(Saved entries)

Start of Block

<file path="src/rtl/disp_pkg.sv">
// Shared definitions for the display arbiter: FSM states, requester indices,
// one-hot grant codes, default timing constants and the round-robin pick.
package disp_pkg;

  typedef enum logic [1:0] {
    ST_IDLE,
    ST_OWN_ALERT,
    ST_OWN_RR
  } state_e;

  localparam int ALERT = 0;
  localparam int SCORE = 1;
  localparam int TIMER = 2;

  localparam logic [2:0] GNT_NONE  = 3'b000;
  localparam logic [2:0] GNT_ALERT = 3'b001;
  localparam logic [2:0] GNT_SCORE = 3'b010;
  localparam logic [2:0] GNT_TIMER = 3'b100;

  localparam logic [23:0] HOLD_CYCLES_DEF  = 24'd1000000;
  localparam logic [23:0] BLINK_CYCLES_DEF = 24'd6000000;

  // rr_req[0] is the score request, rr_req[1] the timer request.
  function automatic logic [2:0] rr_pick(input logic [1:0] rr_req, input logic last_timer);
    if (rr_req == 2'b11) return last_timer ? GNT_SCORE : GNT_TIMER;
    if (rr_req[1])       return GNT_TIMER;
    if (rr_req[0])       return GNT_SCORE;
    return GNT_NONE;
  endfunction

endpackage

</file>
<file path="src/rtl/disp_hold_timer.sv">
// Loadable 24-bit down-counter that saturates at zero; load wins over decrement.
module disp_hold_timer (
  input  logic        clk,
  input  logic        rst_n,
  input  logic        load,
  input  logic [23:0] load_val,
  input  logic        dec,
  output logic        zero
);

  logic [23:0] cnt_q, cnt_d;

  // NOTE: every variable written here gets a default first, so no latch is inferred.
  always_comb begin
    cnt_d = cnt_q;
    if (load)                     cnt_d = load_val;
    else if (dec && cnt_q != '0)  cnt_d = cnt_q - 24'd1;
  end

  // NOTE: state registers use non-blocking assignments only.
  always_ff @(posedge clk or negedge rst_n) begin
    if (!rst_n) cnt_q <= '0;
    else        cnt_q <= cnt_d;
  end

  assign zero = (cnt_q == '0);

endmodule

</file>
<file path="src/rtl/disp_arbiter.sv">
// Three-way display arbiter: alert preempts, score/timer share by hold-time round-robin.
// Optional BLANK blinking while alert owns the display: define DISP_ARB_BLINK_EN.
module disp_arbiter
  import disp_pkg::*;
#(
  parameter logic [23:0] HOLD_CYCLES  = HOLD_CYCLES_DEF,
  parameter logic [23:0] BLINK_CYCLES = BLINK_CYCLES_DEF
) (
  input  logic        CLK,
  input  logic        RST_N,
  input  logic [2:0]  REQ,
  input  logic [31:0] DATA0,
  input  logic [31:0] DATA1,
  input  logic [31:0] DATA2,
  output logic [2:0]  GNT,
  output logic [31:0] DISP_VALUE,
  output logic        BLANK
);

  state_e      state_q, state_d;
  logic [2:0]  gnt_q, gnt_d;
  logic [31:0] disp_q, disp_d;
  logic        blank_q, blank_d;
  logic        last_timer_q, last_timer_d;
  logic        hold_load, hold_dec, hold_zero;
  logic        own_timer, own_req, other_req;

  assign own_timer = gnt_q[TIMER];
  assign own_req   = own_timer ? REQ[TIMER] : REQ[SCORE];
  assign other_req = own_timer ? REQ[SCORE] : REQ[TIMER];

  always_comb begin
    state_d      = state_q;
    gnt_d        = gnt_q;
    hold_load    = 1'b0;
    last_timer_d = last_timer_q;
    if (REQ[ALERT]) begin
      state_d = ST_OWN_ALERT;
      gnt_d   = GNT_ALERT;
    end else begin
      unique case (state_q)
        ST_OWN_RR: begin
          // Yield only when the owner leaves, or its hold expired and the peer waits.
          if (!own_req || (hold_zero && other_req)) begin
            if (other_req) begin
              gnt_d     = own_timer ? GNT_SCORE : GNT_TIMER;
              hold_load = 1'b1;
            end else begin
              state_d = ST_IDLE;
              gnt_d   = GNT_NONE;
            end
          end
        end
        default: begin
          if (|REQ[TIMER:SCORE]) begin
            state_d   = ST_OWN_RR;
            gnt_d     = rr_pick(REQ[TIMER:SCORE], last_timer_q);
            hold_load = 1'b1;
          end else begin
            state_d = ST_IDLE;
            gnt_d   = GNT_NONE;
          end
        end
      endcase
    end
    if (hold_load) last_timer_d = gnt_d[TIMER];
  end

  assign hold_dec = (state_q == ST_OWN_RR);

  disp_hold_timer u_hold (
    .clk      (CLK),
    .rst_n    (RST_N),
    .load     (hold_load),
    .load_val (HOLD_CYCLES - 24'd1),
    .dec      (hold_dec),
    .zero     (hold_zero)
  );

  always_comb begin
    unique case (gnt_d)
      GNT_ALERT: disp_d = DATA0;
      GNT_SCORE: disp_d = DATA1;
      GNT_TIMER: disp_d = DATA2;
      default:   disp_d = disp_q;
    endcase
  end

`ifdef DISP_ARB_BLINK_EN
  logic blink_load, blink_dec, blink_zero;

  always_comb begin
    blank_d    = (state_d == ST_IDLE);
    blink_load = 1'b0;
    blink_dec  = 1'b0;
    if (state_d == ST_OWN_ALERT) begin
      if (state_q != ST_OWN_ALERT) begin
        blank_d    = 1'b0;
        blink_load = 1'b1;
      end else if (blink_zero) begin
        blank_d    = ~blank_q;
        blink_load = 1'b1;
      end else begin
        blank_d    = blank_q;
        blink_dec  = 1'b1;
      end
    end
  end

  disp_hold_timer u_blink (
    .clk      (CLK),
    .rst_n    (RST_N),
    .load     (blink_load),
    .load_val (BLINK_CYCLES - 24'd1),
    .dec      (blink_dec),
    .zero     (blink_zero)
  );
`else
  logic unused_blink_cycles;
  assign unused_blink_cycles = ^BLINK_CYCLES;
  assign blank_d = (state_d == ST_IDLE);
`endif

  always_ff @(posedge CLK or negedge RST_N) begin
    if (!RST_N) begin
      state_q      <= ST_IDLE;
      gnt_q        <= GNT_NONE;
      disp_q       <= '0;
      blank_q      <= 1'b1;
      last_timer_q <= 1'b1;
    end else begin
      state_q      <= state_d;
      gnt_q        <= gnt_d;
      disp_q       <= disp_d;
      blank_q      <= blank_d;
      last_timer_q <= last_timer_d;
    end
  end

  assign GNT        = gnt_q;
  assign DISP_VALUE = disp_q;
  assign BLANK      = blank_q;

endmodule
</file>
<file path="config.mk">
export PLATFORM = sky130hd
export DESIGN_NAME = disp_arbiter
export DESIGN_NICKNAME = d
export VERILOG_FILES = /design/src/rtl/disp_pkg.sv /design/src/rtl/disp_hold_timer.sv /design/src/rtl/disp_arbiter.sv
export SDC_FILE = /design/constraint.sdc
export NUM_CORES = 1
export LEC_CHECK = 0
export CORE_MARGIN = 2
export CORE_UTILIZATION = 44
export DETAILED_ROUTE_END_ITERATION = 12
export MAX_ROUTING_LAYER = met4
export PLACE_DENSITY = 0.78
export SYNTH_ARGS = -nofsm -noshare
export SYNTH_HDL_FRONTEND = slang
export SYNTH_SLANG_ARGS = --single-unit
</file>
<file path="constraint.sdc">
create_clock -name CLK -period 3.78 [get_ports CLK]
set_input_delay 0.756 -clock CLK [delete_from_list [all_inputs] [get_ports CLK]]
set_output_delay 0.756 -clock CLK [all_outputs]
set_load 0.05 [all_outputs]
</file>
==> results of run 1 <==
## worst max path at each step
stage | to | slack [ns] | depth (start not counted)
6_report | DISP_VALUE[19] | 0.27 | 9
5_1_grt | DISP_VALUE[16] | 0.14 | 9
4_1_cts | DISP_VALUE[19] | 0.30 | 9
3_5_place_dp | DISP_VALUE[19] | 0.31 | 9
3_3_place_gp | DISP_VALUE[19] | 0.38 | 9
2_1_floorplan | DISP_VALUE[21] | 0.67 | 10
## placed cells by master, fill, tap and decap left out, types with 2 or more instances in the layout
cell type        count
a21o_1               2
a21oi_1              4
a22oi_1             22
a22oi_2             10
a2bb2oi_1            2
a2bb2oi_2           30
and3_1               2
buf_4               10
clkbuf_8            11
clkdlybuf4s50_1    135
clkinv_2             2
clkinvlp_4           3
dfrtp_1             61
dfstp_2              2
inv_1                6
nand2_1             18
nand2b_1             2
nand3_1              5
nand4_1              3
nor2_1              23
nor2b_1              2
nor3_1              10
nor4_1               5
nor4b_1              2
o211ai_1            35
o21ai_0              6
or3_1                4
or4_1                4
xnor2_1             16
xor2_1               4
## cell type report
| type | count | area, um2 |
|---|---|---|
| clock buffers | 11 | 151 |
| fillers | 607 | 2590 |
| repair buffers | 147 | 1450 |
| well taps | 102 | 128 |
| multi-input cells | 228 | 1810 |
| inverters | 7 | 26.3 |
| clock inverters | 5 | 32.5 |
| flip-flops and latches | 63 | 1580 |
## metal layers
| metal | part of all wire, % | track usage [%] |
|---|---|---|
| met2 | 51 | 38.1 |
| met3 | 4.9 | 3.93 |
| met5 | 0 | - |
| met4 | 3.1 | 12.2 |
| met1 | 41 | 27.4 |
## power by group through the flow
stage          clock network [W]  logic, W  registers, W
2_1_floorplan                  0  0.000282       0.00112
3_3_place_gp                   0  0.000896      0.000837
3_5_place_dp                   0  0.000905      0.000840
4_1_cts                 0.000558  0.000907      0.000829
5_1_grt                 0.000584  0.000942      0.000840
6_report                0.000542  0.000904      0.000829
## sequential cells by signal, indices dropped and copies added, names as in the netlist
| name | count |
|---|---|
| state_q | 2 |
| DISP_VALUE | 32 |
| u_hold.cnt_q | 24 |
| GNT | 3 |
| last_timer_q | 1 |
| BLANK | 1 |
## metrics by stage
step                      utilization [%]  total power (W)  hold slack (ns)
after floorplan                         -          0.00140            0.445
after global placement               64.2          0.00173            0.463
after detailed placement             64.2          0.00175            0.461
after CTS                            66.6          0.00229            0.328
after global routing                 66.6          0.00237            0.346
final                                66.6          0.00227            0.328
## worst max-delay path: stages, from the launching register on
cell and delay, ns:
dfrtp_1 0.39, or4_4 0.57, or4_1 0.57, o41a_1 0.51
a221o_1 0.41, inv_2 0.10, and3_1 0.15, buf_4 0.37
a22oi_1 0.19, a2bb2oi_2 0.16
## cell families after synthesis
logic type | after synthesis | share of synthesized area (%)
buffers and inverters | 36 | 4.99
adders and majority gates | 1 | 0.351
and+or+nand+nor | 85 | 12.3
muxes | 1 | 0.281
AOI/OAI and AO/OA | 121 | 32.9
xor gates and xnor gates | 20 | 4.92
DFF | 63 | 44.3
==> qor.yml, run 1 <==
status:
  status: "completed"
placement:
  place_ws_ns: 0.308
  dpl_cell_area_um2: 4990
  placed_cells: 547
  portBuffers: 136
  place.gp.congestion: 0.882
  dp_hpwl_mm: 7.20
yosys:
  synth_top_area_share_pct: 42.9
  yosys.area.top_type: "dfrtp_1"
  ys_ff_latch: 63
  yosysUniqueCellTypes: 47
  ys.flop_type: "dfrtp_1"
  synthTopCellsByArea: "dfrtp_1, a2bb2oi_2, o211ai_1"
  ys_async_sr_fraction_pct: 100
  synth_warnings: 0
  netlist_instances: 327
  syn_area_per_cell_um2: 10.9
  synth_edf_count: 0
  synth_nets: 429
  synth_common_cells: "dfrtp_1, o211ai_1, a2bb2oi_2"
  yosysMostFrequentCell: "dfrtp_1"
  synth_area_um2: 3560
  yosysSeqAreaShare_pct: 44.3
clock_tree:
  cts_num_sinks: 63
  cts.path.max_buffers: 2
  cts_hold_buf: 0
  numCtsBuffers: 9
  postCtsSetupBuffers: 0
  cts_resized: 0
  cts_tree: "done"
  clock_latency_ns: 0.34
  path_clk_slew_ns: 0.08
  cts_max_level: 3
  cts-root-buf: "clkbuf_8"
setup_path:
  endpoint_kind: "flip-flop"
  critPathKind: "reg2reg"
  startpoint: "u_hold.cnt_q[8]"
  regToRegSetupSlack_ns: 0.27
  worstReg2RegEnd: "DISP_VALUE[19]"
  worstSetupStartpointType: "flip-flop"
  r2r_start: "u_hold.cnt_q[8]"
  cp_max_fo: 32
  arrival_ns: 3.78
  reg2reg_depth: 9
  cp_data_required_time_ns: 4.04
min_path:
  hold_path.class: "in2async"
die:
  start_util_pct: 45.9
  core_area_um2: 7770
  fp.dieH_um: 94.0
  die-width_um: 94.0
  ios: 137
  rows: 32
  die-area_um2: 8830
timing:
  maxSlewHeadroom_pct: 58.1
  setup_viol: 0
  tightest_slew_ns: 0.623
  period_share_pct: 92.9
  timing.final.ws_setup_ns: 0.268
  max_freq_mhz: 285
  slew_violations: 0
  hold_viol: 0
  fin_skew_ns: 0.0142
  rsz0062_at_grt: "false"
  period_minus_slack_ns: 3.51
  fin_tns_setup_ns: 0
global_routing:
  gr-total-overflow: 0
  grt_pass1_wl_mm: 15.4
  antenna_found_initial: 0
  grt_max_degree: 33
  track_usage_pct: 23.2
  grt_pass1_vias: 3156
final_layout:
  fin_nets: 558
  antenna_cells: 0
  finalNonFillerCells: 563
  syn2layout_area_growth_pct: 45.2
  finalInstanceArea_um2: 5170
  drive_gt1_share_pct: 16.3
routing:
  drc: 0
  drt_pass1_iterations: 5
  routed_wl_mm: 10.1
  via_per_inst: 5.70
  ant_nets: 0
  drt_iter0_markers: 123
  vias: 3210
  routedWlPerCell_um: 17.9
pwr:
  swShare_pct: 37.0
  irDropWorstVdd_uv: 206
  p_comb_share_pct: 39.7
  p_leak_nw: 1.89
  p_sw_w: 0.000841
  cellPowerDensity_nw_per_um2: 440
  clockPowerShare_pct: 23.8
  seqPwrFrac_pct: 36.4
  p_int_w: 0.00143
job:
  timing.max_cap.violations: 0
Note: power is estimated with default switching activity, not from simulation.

End of Block

- WHAT YOU HAVE TO DO -
Pick every line of the data that includes the string "synthesis".

- YOUR RESPONSE -
## cell families after synthesis
logic type | after synthesis | share of synthesized area (%)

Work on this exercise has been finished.